Machine learning with a snapshot of data: Spiking neural network 'predicts' reinforcement histories of pigeons' choice behavior.

Abstract

An accumulated body of choice research has demonstrated that choice behavior can be understood within the context of its history of reinforcement by measuring response patterns. Traditionally, work on predicting choice behaviors has been based on the relationship between the history of reinforcement—the reinforcer arrangement used in training conditions—and choice behavior. We suggest an alternative method that treats the reinforcement history as unknown and focuses only on operant choices to accurately predict (more precisely, retrodict) reinforcement histories. We trained machine learning models known as artificial spiking neural networks (SNNs) on previously published pigeon datasets to detect patterns in choices with specific reinforcement histories—seven arranged concurrent variable‐interval schedules in effect for nine reinforcers. Notably, SNN extracted information from a small ‘window’ of observational data to predict reinforcer arrangements. The models' generalization ability was then tested with new choices of the same pigeons to predict the type of schedule used in training.

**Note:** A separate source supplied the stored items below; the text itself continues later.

**src/rtl/mips_pkg.sv**
```systemverilog
// Shared fetch/decode constants: address width, reset pc, instruction fields, opcodes.
// Latency: none (declarations only).
// Backpressure: none.
package mips_pkg;

    localparam int DEFAULT_ADDR_W   = 7;
    localparam int DEFAULT_RESET_PC = 0;

    localparam int IMM_MSB = 15;
    localparam int IMM_LSB = 0;
    localparam int TGT_MSB = 25;
    localparam int TGT_LSB = 0;

    // Opcodes the decode stage matches to raise jump / branch_taken.
    localparam logic [5:0] OPC_J   = 6'b000010;
    localparam logic [5:0] OPC_BEQ = 6'b000100;
    localparam logic [5:0] OPC_BNE = 6'b000101;

    typedef enum logic [1:0] {
        PC_SEL_SEQ    = 2'd0,
        PC_SEL_BRANCH = 2'd1,
        PC_SEL_JUMP   = 2'd2
    } pc_sel_e;

    function automatic logic [31:0] sext16(input logic [15:0] val);
        return {{16{val[15]}}, val};
    endfunction

endpackage

```
**src/rtl/fetch_pc_unit_next_pc_calc.sv**
```systemverilog
// Next-pc mux: sequential, pc-relative branch, or pseudo-direct jump; modulo 2**ADDR_W.
// Latency: purely combinational.
// Backpressure: none; stall is applied by the caller.
module next_pc_calc
    import mips_pkg::*;
#(
    parameter int ADDR_W = DEFAULT_ADDR_W
) (
    input  logic [ADDR_W-1:0] pc_in,
    input  logic [ADDR_W-1:0] inst_pc_in,
    input  logic [15:0]       offset,
    input  logic [25:0]       target,
    input  pc_sel_e           sel,
    output logic [ADDR_W-1:0] next_pc
);

    logic [31:0] seq_inst_pc;

    always_comb begin
        seq_inst_pc = 32'(inst_pc_in) + 32'd1;
        next_pc     = ADDR_W'(pc_in + 1'b1);
        unique case (sel)
            PC_SEL_JUMP:   next_pc = ADDR_W'({seq_inst_pc[31:26], target});
            PC_SEL_BRANCH: next_pc = ADDR_W'(seq_inst_pc + sext16(offset));
            default:       next_pc = ADDR_W'(pc_in + 1'b1);
        endcase
    end

endmodule

```
**src/rtl/fetch_pc_unit.sv**
```systemverilog
// Fetch pc owner: drives imem pc, labels the registered inst word with inst_pc/inst_valid.
// Latency: pc to inst one cycle; redirect costs one squashed (inst_valid=0) cycle.
// Backpressure: stall freezes pc, inst_pc and inst_valid; redirects ignored while stalled.
module fetch_pc_unit
    import mips_pkg::*;
#(
    parameter int ADDR_W   = DEFAULT_ADDR_W,
    parameter int RESET_PC = DEFAULT_RESET_PC
) (
    input  logic        clk,
    input  logic        rst,
    input  logic        stall,
    input  logic        branch_taken,
    input  logic [15:0] branch_offset,
    input  logic        jump,
    input  logic [25:0] jump_target,
    output logic [31:0] pc,
    output logic [31:0] inst_pc,
    output logic        inst_valid,
    output logic        redirect
);

    logic [ADDR_W-1:0] pc_q, pc_d;
    logic [ADDR_W-1:0] inst_pc_q, inst_pc_d;
    logic              inst_valid_q, inst_valid_d;
    logic [ADDR_W-1:0] next_pc;
    pc_sel_e           pc_sel;

    // A squashed word must not steer fetch, so redirects need inst_valid.
    assign redirect = ~stall & inst_valid_q & (jump | branch_taken);

    always_comb begin
        pc_sel = PC_SEL_SEQ;
        if (redirect) begin
            pc_sel = jump ? PC_SEL_JUMP : PC_SEL_BRANCH;
        end
    end

    next_pc_calc #(
        .ADDR_W (ADDR_W)
    ) u_next_pc_calc (
        .pc_in      (pc_q),
        .inst_pc_in (inst_pc_q),
        .offset     (branch_offset),
        .target     (jump_target),
        .sel        (pc_sel),
        .next_pc    (next_pc)
    );

    always_comb begin
        pc_d         = pc_q;
        inst_pc_d    = inst_pc_q;
        inst_valid_d = inst_valid_q;
        if (!stall) begin
            pc_d         = next_pc;
            inst_pc_d    = pc_q;
            // The word latched on a redirect edge is the wrong-path memdata[pc].
            inst_valid_d = ~redirect;
        end
    end

    always_ff @(posedge clk or posedge rst) begin
        if (rst) begin
            pc_q         <= ADDR_W'(RESET_PC);
            inst_pc_q    <= '0;
            inst_valid_q <= 1'b0;
        end else begin
            pc_q         <= pc_d;
            inst_pc_q    <= inst_pc_d;
            inst_valid_q <= inst_valid_d;
        end
    end

    assign pc         = {{(32-ADDR_W){1'b0}}, pc_q};
    assign inst_pc    = {{(32-ADDR_W){1'b0}}, inst_pc_q};
    assign inst_valid = inst_valid_q;

endmodule

```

We examined whether the amount of the data provided affected the prediction accuracy and our results demonstrated that choices made by the pigeons immediately after the delivery of reinforcers provided sufficient information for the model to determine the reinforcement history. These results support the idea that SNNs can process small sets of behavioral data for pattern detection, when the reinforcement history is unknown. This novel approach can influence our decisions to determine appropriate interventions; it can be a valuable addition to our toolbox, for both therapy design and research.